# Available data
+-------+
### src/smsc_core.sv
// Decided for this implementation: the register addresses and register access over AXI4-Lite.
module smsc_core #(
  parameter bit          IS_MASTER = 1'b1,
  parameter int unsigned WIDTH     = 8,
  parameter int unsigned NUM_SEL   = 1,
  parameter bit          LSB_FIRST = 1'b0,
  parameter bit          CPOL      = 1'b0,
  parameter bit          CPHA      = 1'b0,
  parameter int unsigned SCLK_HZ   = smsc_pkg::SCLK_HZ_DEFAULT
) (
  // clock, reset, enable
  input  wire logic                       aclk,
  input  wire logic                       aresetn,
  input  wire logic                       ce,
  // axi4-lite write
  input  wire logic [smsc_pkg::ADDR_W-1:0] s_axi_awaddr,
  input  wire logic                       s_axi_awvalid,
  output logic                            s_axi_awready,
  input  wire logic [31:0]                s_axi_wdata,
  input  wire logic [3:0]                 s_axi_wstrb,
  input  wire logic                       s_axi_wvalid,
  output logic                            s_axi_wready,
  output logic [1:0]                      s_axi_bresp,
  output logic                            s_axi_bvalid,
  input  wire logic                       s_axi_bready,
  // axi4-lite read
  input  wire logic [smsc_pkg::ADDR_W-1:0] s_axi_araddr,
  input  wire logic                       s_axi_arvalid,
  output logic                            s_axi_arready,
  output logic [31:0]                     s_axi_rdata,
  output logic [1:0]                      s_axi_rresp,
  output logic                            s_axi_rvalid,
  input  wire logic                       s_axi_rready,
  // serial pins
  output logic                            sclk_o,
  input  wire logic                       sclk_i,
  output logic                            mosi_o,
  input  wire logic                       mosi_i,
  output logic                            miso_o,
  input  wire logic                       miso_i,
  input  wire logic                       ss_n_i,
  output logic [NUM_SEL-1:0]              indexed_target_select_line_n,
  // interrupt
  output logic                            irq
);

  // smallest even divisor whose rate does not exceed the target
  localparam int unsigned DIV  = ((smsc_pkg::SYS_CLK_HZ + 2 * SCLK_HZ - 1) / (2 * SCLK_HZ)) * 2;
  localparam int unsigned HALF = DIV / 2;
  localparam logic [smsc_pkg::DIV_W-1:0] HALF_LAST = smsc_pkg::DIV_W'(HALF - 1);
  localparam logic [smsc_pkg::CNT_W-1:0] EDGE_LAST = smsc_pkg::CNT_W'(2 * WIDTH - 1);
  localparam logic [smsc_pkg::CNT_W-1:0] BIT_LAST  = smsc_pkg::CNT_W'(WIDTH - 1);

  if (WIDTH < 1 || WIDTH > smsc_pkg::DATA_W_MAX) begin : g_bad_width
    $error("data width out of range");
  end
  if (NUM_SEL < 1 || NUM_SEL > smsc_pkg::SEL_W) begin : g_bad_sel
    $error("select line count out of range");
  end
  if (SCLK_HZ < 1 || HALF >= (1 << smsc_pkg::DIV_W)) begin : g_bad_rate
    $error("serial clock rate cannot be served");
  end

  function automatic logic [WIDTH-1:0] shift_in(input logic [WIDTH-1:0] r, input logic din);
    logic [WIDTH:0] t;
    t = LSB_FIRST ? {din, r} : {r, din};
    return LSB_FIRST ? t[WIDTH:1] : t[WIDTH-1:0];
  endfunction : shift_in

  function automatic logic [WIDTH-1:0] shift_out(input logic [WIDTH-1:0] r);
    logic [WIDTH:0] t;
    t = LSB_FIRST ? {1'b0, r} : {r, 1'b0};
    return LSB_FIRST ? t[WIDTH:1] : t[WIDTH-1:0];
  endfunction : shift_out

  function automatic logic [31:0] merge(input logic [31:0] old, input logic [31:0] nw, input logic [3:0] strb);
    logic [31:0] m;
    m = {{8{strb[3]}}, {8{strb[2]}}, {8{strb[1]}}, {8{strb[0]}}};
    return (old & ~m) | (nw & m);
  endfunction : merge

  // pin inputs cross into the system clock before anything reads them
  logic [3:0] pin_q;
  smsc_sync #(.W(4)) u_sync (
    .aclk    (aclk),
    .aresetn (aresetn),
    .ce      (ce),
    // idle levels travel as zero, so the reset value of the flops raises no false edge
    .d       ({sclk_i ^ CPOL, !ss_n_i, mosi_i, miso_i}),
    .q       (pin_q)
  );

  logic sclk_s;
  logic ss_s;
  logic mosi_s;
  logic miso_s;
  assign sclk_s = pin_q[3] ^ CPOL;
  assign ss_s   = !pin_q[2];
  assign mosi_s = pin_q[1];
  assign miso_s = pin_q[0];

  smsc_pkg::smsc_mstate_t      state;
  smsc_pkg::smsc_ctrl_t        ctrl;
  logic [smsc_pkg::SEL_W-1:0]  sel_reg;
  logic [smsc_pkg::DIV_W-1:0]  div_cnt;
  logic [smsc_pkg::CNT_W-1:0]  edge_cnt;
  logic [smsc_pkg::CNT_W-1:0]  bit_cnt;
  logic [WIDTH-1:0]            tx_hold;
  logic [WIDTH-1:0]            tx_shift;
  logic [WIDTH-1:0]            rx_hold;
  logic [WIDTH-1:0]            rx_shift;
  logic [WIDTH-1:0]            rx_next;
  logic                        tx_full;
  logic                        rrdy;
  logic                        overrun;
  logic                        started;
  logic                        sclk_q;
  logic                        sclk_d;
  logic                        active;
  logic                        edge_ev;
  logic                        is_lead;
  logic                        sample_ev;
  logic                        change_ev;
  logic                        word_done;
  logic                        shift_idle;
  logic                        load_ev;
  logic                        din;
  logic                        tx_bit;

  // serial edge events come from the divider as master, from the pin as slave
  always_comb begin
    if (IS_MASTER) begin
      active  = (state == smsc_pkg::MS_RUN);
      edge_ev = active && (div_cnt == HALF_LAST);
      is_lead = (sclk_q == CPOL);
    end else begin
      active  = !ss_s;
      edge_ev = active && (sclk_s != sclk_d);
      is_lead = (sclk_d == CPOL);
    end
  end

  // change edges before a word's first sample are skipped: the first bit is already on the pin
  assign sample_ev  = edge_ev && (is_lead ^ CPHA);
  assign change_ev  = edge_ev && !(is_lead ^ CPHA) && started;
  assign word_done  = sample_ev && (bit_cnt == BIT_LAST);
  assign shift_idle = IS_MASTER ? (state == smsc_pkg::MS_IDLE) : (!active || !started);
  assign load_ev    = shift_idle && tx_full;
  assign din        = IS_MASTER ? miso_s : mosi_s;
  assign rx_next    = shift_in(rx_shift, din);
  assign tx_bit     = LSB_FIRST ? tx_shift[0] : tx_shift[WIDTH-1];

  always_ff @(posedge aclk) begin
    if (!aresetn) begin
      sclk_d <= CPOL;
    end else if (ce) begin
      sclk_d <= sclk_s;
    end
  end

  // master sequencer and clock divider; a slave build never leaves idle
  always_ff @(posedge aclk) begin
    if (!aresetn) begin
      state    <= smsc_pkg::MS_IDLE;
      div_cnt  <= '0;
      edge_cnt <= '0;
      sclk_q   <= CPOL;
    end else if (ce && IS_MASTER) begin
      case (state)
        smsc_pkg::MS_IDLE: begin
          div_cnt  <= '0;
          edge_cnt <= '0;
          sclk_q   <= CPOL;
          if (tx_full) begin
            state <= smsc_pkg::MS_RUN;
          end
        end
        smsc_pkg::MS_RUN: begin
          if (div_cnt == HALF_LAST) begin
            div_cnt  <= '0;
            sclk_q   <= !sclk_q;
            edge_cnt <= edge_cnt + 1'b1;
            if (edge_cnt == EDGE_LAST) begin
              state <= smsc_pkg::MS_IDLE;
            end
          end else begin
            div_cnt <= div_cnt + 1'b1;
          end
        end
        default: begin
          state <= smsc_pkg::MS_IDLE;
        end
      endcase
    end
  end

  // word framing: bit count and whether the current word has begun
  always_ff @(posedge aclk) begin
    if (!aresetn) begin
      bit_cnt <= '0;
      started <= 1'b0;
    end else if (ce) begin
      if (!active) begin
        bit_cnt <= '0;
        started <= 1'b0;
      end else if (sample_ev) begin
        bit_cnt <= word_done ? '0 : bit_cnt + 1'b1;
        started <= !word_done;
      end
    end
  end

  // transmit path: holding register double-buffers the shifter
  logic wr_go;
  logic wr_tx;
  logic [smsc_pkg::ADDR_W-1:0] aw_addr;
  logic [31:0] w_data;
  logic [3:0]  w_strb;
  assign wr_tx = wr_go && (aw_addr == smsc_pkg::ADDR_TXDATA) && (w_strb != 4'h0);

  always_ff @(posedge aclk) begin
    if (!aresetn) begin
      tx_hold  <= '0;
      tx_full  <= 1'b0;
      tx_shift <= '0;
    end else if (ce) begin
      if (wr_tx) begin
        tx_hold <= w_data[WIDTH-1:0];
      end
      // a write in the load cycle keeps the new word pending
      tx_full <= wr_tx || (tx_full && !load_ev);
      if (load_ev) begin
        tx_shift <= tx_hold;
      end else if (change_ev) begin
        tx_shift <= shift_out(tx_shift);
      end
    end
  end

  // receive path
  logic rd_go;
  logic rd_rx;
  assign rd_rx = rd_go && (s_axi_araddr == smsc_pkg::ADDR_RXDATA);

  always_ff @(posedge aclk) begin
    if (!aresetn) begin
      rx_shift <= '0;
      rx_hold  <= '0;
      rrdy     <= 1'b0;
      overrun  <= 1'b0;
    end else if (ce) begin
      if (sample_ev) begin
        rx_shift <= rx_next;
      end
      if (word_done) begin
        rx_hold <= rx_next;
      end
      // a completing word wins over a read in the same cycle
      rrdy <= word_done || (rrdy && !rd_rx);
      if (word_done && rrdy && !rd_rx) begin
        overrun <= 1'b1;
      end else if (wr_go && aw_addr == smsc_pkg::ADDR_STATUS) begin
        overrun <= 1'b0;
      end
    end
  end

  // axi4-lite write channel; flow control stalls a data write while the holding register is full
  logic aw_held;
  logic w_held;
  logic wr_stall;
  logic wr_mapped;
  assign s_axi_awready = !aw_held;
  assign s_axi_wready  = !w_held;
  assign wr_stall  = ctrl.flow_en && (aw_addr == smsc_pkg::ADDR_TXDATA) && tx_full;
  assign wr_go     = aw_held && w_held && !s_axi_bvalid && !wr_stall;
  assign wr_mapped = (aw_addr == smsc_pkg::ADDR_RXDATA) || (aw_addr == smsc_pkg::ADDR_TXDATA) ||
                     (aw_addr == smsc_pkg::ADDR_STATUS) || (aw_addr == smsc_pkg::ADDR_CONTROL) ||
                     (aw_addr == smsc_pkg::ADDR_SELECT);

  always_ff @(posedge aclk) begin
    if (!aresetn) begin
      aw_held      <= 1'b0;
      w_held       <= 1'b0;
      aw_addr      <= '0;
      w_data       <= '0;
      w_strb       <= '0;
      s_axi_bvalid <= 1'b0;
      s_axi_bresp  <= smsc_pkg::RESP_OKAY;
    end else if (ce) begin
      if (s_axi_awvalid && !aw_held) begin
        aw_held <= 1'b1;
        aw_addr <= s_axi_awaddr;
      end else if (wr_go) begin
        aw_held <= 1'b0;
      end
      if (s_axi_wvalid && !w_held) begin
        w_held <= 1'b1;
        w_data <= s_axi_wdata;
        w_strb <= s_axi_wstrb;
      end else if (wr_go) begin
        w_held <= 1'b0;
      end
      if (wr_go) begin
        s_axi_bvalid <= 1'b1;
        s_axi_bresp  <= wr_mapped ? smsc_pkg::RESP_OKAY : smsc_pkg::RESP_SLVERR;
      end else if (s_axi_bready) begin
        s_axi_bvalid <= 1'b0;
      end
    end
  end

  // control and target-select registers
  logic [31:0] ctrl_new;
  logic [31:0] sel_new;
  assign ctrl_new = merge({29'h0000_0000, ctrl}, w_data, w_strb);
  assign sel_new  = merge({16'h0000, sel_reg}, w_data, w_strb);

  always_ff @(posedge aclk) begin
    if (!aresetn) begin
      ctrl    <= smsc_pkg::CTRL_RESET;
      sel_reg <= smsc_pkg::SELECT_RESET;
    end else if (ce && wr_go) begin
      if (aw_addr == smsc_pkg::ADDR_CONTROL) begin
        ctrl <= ctrl_new[2:0];
      end
      if (aw_addr == smsc_pkg::ADDR_SELECT) begin
        sel_reg <= sel_new[15:0];
      end
    end
  end

  // axi4-lite read channel; flow control holds off a data read until a word is ready
  smsc_pkg::smsc_status_t status;
  logic rd_stall;
  assign status.overrun = overrun;
  assign status.busy    = active;
  assign status.tmt     = !tx_full && shift_idle;
  assign status.trdy    = !tx_full;
  assign status.rrdy    = rrdy;
  assign rd_stall      = ctrl.flow_en && (s_axi_araddr == smsc_pkg::ADDR_RXDATA) && !rrdy;
  assign s_axi_arready = !s_axi_rvalid && !rd_stall;
  assign rd_go         = s_axi_arvalid && s_axi_arready;

  always_ff @(posedge aclk) begin
    if (!aresetn) begin
      s_axi_rvalid <= 1'b0;
      s_axi_rdata  <= '0;
      s_axi_rresp  <= smsc_pkg::RESP_OKAY;
    end else if (ce) begin
      if (rd_go) begin
        s_axi_rvalid <= 1'b1;
        s_axi_rresp  <= smsc_pkg::RESP_OKAY;
        case (s_axi_araddr)
          smsc_pkg::ADDR_RXDATA:  s_axi_rdata <= 32'(rx_hold);
          smsc_pkg::ADDR_TXDATA:  s_axi_rdata <= 32'(tx_hold);
          smsc_pkg::ADDR_STATUS:  s_axi_rdata <= 32'(status);
          smsc_pkg::ADDR_CONTROL: s_axi_rdata <= 32'(ctrl);
          smsc_pkg::ADDR_SELECT:  s_axi_rdata <= 32'(sel_reg);
          default: begin
            s_axi_rdata <= '0;
            s_axi_rresp <= smsc_pkg::RESP_SLVERR;
          end
        endcase
      end else if (s_axi_rready) begin
        s_axi_rvalid <= 1'b0;
      end
    end
  end

  // pins: a slave drives miso at all times, an outside buffer must isolate it
  assign sclk_o = IS_MASTER ? sclk_q : CPOL;
  assign mosi_o = IS_MASTER ? tx_bit : 1'b0;
  assign miso_o = IS_MASTER ? 1'b0 : tx_bit;
  assign irq    = (rrdy && ctrl.irq_rx_en) || (!tx_full && ctrl.irq_tx_en);

  for (genvar i = 0; i < NUM_SEL; i++) begin : g_sel
    assign indexed_target_select_line_n[i] = !(IS_MASTER && active && sel_reg[i]);
  end
endmodule : smsc_core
+-------+
# Exercise details
Of all the lines in the data above, show only those that hold the word "holding".

# Solution to this problem
  // transmit path: holding register double-buffers the shifter
  // axi4-lite write channel; flow control stalls a data write while the holding register is full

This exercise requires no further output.